BEGIN SUPPLIED ENTRIES

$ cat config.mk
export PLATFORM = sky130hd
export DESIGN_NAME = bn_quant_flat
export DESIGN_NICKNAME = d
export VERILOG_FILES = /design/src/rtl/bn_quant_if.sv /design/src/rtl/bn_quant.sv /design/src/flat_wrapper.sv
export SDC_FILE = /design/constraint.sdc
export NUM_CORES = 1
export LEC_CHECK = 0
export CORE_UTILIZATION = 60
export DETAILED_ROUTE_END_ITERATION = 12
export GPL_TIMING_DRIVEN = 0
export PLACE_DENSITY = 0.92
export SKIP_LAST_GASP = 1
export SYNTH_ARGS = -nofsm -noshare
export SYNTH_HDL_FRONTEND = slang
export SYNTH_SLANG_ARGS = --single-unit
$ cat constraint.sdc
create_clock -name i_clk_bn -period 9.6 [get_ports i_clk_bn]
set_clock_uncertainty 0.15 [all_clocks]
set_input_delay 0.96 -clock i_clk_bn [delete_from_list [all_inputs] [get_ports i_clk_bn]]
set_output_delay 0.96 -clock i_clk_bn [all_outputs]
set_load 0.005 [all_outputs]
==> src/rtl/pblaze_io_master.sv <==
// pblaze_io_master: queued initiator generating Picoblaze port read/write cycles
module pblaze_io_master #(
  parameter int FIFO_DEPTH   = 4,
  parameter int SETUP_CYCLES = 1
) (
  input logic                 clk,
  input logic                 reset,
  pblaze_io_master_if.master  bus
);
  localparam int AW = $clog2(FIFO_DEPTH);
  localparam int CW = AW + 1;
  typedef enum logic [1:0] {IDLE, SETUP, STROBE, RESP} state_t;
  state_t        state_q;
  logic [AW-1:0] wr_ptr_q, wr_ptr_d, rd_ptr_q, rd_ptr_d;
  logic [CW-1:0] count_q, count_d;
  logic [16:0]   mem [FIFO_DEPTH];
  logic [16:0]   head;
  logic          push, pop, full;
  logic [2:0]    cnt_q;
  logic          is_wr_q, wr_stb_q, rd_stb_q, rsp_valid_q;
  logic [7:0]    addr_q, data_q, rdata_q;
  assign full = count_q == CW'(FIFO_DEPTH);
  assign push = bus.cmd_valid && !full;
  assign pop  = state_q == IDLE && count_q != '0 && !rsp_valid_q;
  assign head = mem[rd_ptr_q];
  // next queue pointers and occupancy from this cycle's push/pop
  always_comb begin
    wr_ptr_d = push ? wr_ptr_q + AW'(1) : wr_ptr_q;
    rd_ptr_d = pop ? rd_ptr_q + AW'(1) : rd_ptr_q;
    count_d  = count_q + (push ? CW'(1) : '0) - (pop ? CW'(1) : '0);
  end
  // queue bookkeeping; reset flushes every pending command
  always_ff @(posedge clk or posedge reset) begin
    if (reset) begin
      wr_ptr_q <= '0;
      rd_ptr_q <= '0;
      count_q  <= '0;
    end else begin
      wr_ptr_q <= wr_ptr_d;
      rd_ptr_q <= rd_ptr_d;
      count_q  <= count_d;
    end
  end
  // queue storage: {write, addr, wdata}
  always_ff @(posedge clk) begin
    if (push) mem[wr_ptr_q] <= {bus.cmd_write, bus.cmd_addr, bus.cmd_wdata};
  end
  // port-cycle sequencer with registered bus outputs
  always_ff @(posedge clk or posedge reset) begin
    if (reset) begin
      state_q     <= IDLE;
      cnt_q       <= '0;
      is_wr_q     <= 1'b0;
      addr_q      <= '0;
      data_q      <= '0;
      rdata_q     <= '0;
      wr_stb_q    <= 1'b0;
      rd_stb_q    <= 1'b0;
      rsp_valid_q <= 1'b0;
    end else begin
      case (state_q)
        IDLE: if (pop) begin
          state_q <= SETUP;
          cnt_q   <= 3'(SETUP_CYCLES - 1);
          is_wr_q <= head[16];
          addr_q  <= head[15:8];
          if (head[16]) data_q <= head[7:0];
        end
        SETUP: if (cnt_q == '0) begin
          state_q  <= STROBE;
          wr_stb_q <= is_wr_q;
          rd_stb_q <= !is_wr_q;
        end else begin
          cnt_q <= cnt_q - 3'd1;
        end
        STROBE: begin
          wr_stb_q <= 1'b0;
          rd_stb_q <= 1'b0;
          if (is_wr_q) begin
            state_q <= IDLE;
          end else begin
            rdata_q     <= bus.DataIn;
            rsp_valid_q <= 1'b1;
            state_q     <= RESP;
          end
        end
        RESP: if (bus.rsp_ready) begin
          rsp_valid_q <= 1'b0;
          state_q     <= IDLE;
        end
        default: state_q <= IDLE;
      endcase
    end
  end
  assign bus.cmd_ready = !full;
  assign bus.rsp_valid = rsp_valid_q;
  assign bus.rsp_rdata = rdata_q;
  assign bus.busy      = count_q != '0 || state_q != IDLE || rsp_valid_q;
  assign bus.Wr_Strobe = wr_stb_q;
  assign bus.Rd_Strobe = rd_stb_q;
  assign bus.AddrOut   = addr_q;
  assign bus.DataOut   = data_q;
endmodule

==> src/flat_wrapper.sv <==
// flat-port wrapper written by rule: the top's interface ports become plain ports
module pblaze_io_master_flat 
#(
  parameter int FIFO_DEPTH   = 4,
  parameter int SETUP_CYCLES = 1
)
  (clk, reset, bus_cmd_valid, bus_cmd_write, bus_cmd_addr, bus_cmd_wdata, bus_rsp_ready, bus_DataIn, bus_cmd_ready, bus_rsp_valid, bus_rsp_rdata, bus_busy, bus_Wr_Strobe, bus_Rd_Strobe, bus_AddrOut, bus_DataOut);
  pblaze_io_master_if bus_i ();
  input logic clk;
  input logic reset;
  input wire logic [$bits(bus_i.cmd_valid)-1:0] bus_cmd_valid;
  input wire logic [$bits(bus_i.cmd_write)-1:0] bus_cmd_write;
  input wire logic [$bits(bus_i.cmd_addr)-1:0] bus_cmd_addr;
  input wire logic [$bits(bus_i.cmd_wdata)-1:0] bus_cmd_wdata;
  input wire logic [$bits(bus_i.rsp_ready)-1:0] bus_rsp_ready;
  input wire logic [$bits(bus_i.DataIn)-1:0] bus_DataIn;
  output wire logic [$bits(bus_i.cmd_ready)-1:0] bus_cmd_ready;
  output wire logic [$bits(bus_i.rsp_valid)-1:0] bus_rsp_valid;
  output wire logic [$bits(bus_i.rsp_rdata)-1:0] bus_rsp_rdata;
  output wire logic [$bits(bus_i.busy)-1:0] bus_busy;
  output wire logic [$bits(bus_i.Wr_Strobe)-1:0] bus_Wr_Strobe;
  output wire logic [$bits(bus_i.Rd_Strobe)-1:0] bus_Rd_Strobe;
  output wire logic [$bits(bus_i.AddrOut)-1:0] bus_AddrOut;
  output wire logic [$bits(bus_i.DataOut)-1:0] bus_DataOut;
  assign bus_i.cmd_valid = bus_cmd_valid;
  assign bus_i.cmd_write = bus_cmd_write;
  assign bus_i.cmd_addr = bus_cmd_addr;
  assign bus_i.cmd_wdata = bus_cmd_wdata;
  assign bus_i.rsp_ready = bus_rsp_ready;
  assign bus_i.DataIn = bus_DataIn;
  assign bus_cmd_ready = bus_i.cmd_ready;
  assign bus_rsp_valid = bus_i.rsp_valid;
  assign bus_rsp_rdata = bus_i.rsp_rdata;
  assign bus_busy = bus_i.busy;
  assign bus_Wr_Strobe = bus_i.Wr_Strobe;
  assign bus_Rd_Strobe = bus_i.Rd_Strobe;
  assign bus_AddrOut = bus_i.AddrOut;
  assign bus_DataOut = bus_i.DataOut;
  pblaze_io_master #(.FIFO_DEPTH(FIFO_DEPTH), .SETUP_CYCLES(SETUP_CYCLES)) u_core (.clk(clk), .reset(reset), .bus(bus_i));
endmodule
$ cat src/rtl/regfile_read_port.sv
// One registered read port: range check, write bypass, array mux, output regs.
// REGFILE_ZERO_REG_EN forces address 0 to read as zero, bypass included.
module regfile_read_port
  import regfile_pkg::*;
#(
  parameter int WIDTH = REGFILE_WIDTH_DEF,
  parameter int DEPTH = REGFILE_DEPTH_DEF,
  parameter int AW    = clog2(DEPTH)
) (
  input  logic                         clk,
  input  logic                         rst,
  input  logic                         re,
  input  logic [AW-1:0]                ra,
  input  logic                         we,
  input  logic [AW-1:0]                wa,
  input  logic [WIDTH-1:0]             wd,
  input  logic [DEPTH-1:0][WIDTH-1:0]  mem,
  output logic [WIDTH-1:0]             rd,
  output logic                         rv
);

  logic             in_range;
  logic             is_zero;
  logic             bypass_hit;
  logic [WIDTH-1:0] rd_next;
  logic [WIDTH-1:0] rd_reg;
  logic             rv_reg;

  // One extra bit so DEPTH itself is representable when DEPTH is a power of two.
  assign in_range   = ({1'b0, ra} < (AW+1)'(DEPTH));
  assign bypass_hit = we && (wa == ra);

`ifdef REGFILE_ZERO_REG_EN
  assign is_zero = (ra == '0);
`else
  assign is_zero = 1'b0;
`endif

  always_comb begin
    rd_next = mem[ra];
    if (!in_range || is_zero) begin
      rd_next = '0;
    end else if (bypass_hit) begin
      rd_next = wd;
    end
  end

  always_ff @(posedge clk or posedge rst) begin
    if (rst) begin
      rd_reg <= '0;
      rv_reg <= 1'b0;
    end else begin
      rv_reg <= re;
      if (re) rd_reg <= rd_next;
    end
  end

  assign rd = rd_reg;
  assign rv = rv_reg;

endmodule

END SUPPLIED ENTRIES

* _WORK REQUEST_: Could you reproduce, exactly, every line above from the line with "input wire logic [$bits(bus_i.cmd_addr)-1:0]" to the line with "assign bus_DataOut = bus_i.DataOut;", and no other line? Both ends count.

* _ANSWER FOR THE TASK_:
  input wire logic [$bits(bus_i.cmd_addr)-1:0] bus_cmd_addr;
  input wire logic [$bits(bus_i.cmd_wdata)-1:0] bus_cmd_wdata;
  input wire logic [$bits(bus_i.rsp_ready)-1:0] bus_rsp_ready;
  input wire logic [$bits(bus_i.DataIn)-1:0] bus_DataIn;
  output wire logic [$bits(bus_i.cmd_ready)-1:0] bus_cmd_ready;
  output wire logic [$bits(bus_i.rsp_valid)-1:0] bus_rsp_valid;
  output wire logic [$bits(bus_i.rsp_rdata)-1:0] bus_rsp_rdata;
  output wire logic [$bits(bus_i.busy)-1:0] bus_busy;
  output wire logic [$bits(bus_i.Wr_Strobe)-1:0] bus_Wr_Strobe;
  output wire logic [$bits(bus_i.Rd_Strobe)-1:0] bus_Rd_Strobe;
  output wire logic [$bits(bus_i.AddrOut)-1:0] bus_AddrOut;
  output wire logic [$bits(bus_i.DataOut)-1:0] bus_DataOut;
  assign bus_i.cmd_valid = bus_cmd_valid;
  assign bus_i.cmd_write = bus_cmd_write;
  assign bus_i.cmd_addr = bus_cmd_addr;
  assign bus_i.cmd_wdata = bus_cmd_wdata;
  assign bus_i.rsp_ready = bus_rsp_ready;
  assign bus_i.DataIn = bus_DataIn;
  assign bus_cmd_ready = bus_i.cmd_ready;
  assign bus_rsp_valid = bus_i.rsp_valid;
  assign bus_rsp_rdata = bus_i.rsp_rdata;
  assign bus_busy = bus_i.busy;
  assign bus_Wr_Strobe = bus_i.Wr_Strobe;
  assign bus_Rd_Strobe = bus_i.Rd_Strobe;
  assign bus_AddrOut = bus_i.AddrOut;
  assign bus_DataOut = bus_i.DataOut;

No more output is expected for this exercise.